Researchers are evaluating the use of dordaviprone (ONC201) in patients with newly diagnosed H3 K27M-mutant diffuse glioma. This international, Phase 3, randomized, double-blind, placebo-controlled study aims to determine if dordaviprone treatment after standard frontline radiotherapy can extend overall survival and progression-free survival in this patient population. Participants must have histologically confirmed H3 K27M-mutant diffuse glioma and have completed frontline radiotherapy. Participants are assigned to receive either dordaviprone or a matching placebo. Those weighing 52.5 kg or more will receive 625 mg of dordaviprone (five 125-mg capsules) on dosing days, while those under 52.5 kg will receive a dose adjusted by body weight in 125-mg increments. The study compares the effects of dordaviprone treatment versus placebo after standard radiotherapy. The treatment dosing schedule and duration are based on the study protocol. During the study, participants will undergo brain MRI scans before and after radiotherapy, with imaging reviewed centrally. Researchers will monitor overall survival from randomization until death from any cause for up to approximately 44 months. Participants' performance status, corticosteroid and anti-seizure medication doses, and safety labs will be assessed. The study includes careful monitoring to evaluate the treatment's impact and safety over the follow-up period.

Researchers are evaluating the effectiveness and safety of a combination treatment using pembrolizumab and lenvatinib in women with vulvar cancer that has come back, persisted, spread, or is locally advanced and cannot be treated with surgery or radiation aimed at cure. This is a multicenter, open-label phase II study focusing on patients whose vulvar squamous cell carcinoma cannot be treated with salvage surgery or definitive chemoradiation. The study aims to measure the overall response rate within 24 weeks of treatment. Participants will receive pembrolizumab 400 mg every six weeks and lenvatinib 20 mg daily. The study does not include a comparison group and is designed to monitor the combined treatment's effects in this patient group. Archival or fresh tumor tissue samples will be collected for analysis, and treatment will continue according to the schedule unless safety or disease progression concerns arise. During the study, participants will be closely monitored through tumor assessments, physical exams, and laboratory tests to evaluate treatment response and safety. Researchers will track overall tumor response over 24 weeks and observe any side effects or adverse events. The study requires patients to have adequate organ function and performance status and includes ongoing safety follow-up throughout the treatment period.

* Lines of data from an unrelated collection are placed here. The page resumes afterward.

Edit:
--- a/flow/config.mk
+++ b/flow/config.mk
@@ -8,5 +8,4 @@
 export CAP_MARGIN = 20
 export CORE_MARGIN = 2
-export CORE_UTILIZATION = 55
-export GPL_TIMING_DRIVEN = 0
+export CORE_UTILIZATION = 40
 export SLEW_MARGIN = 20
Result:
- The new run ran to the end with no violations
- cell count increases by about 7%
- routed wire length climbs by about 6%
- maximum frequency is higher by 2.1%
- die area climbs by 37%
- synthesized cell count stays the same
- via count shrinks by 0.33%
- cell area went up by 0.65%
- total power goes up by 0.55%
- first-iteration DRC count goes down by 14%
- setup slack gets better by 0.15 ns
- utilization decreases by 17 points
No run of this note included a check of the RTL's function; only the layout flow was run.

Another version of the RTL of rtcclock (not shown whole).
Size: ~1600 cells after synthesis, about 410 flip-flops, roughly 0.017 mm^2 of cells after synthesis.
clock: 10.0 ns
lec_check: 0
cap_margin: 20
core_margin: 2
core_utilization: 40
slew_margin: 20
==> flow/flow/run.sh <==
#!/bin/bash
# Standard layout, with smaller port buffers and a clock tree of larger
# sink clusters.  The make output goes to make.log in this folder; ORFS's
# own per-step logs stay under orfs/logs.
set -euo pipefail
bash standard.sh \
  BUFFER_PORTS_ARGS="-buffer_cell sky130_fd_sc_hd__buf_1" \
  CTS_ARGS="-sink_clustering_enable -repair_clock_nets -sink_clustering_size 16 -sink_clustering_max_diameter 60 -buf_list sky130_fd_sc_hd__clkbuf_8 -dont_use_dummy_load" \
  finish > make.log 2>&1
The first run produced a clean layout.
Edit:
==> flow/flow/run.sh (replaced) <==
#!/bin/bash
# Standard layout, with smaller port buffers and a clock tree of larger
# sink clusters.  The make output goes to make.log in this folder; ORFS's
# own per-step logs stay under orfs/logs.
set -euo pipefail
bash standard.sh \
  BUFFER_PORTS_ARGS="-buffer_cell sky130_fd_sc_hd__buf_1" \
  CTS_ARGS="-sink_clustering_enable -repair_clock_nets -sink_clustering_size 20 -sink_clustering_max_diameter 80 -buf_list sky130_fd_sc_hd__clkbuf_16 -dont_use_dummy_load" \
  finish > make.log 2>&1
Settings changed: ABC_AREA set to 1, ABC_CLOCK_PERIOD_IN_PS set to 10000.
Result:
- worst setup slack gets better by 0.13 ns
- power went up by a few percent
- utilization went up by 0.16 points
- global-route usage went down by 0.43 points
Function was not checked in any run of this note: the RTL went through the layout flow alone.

Researchers are investigating whether combining lurbinectedin with doxorubicin as the first treatment for metastatic leiomyosarcoma (LMS) can extend the time patients live without their disease worsening compared to doxorubicin alone. This phase III trial focuses on patients with metastatic LMS who have not previously received systemic treatment for metastatic disease and aims to assess progression-free survival by an Independent Review Committee. Participants receive either the combination of lurbinectedin given by intravenous infusion plus doxorubicin administered as a short intravenous push or bolus, or doxorubicin alone as a single agent. The treatments are given as first-line therapy for metastatic LMS. Details about dosing schedules and treatment cycles are guided by standard protocols and label instructions. Throughout the study, participants will undergo regular assessments including disease evaluations using imaging based on RECIST criteria to measure tumor response. Researchers will monitor safety, blood counts, organ functions, and heart function with scans or echocardiography. Progression-free survival will be tracked up to about 41 months. Participants' adherence and health status will be closely followed during the study period to evaluate treatment outcomes and tolerability.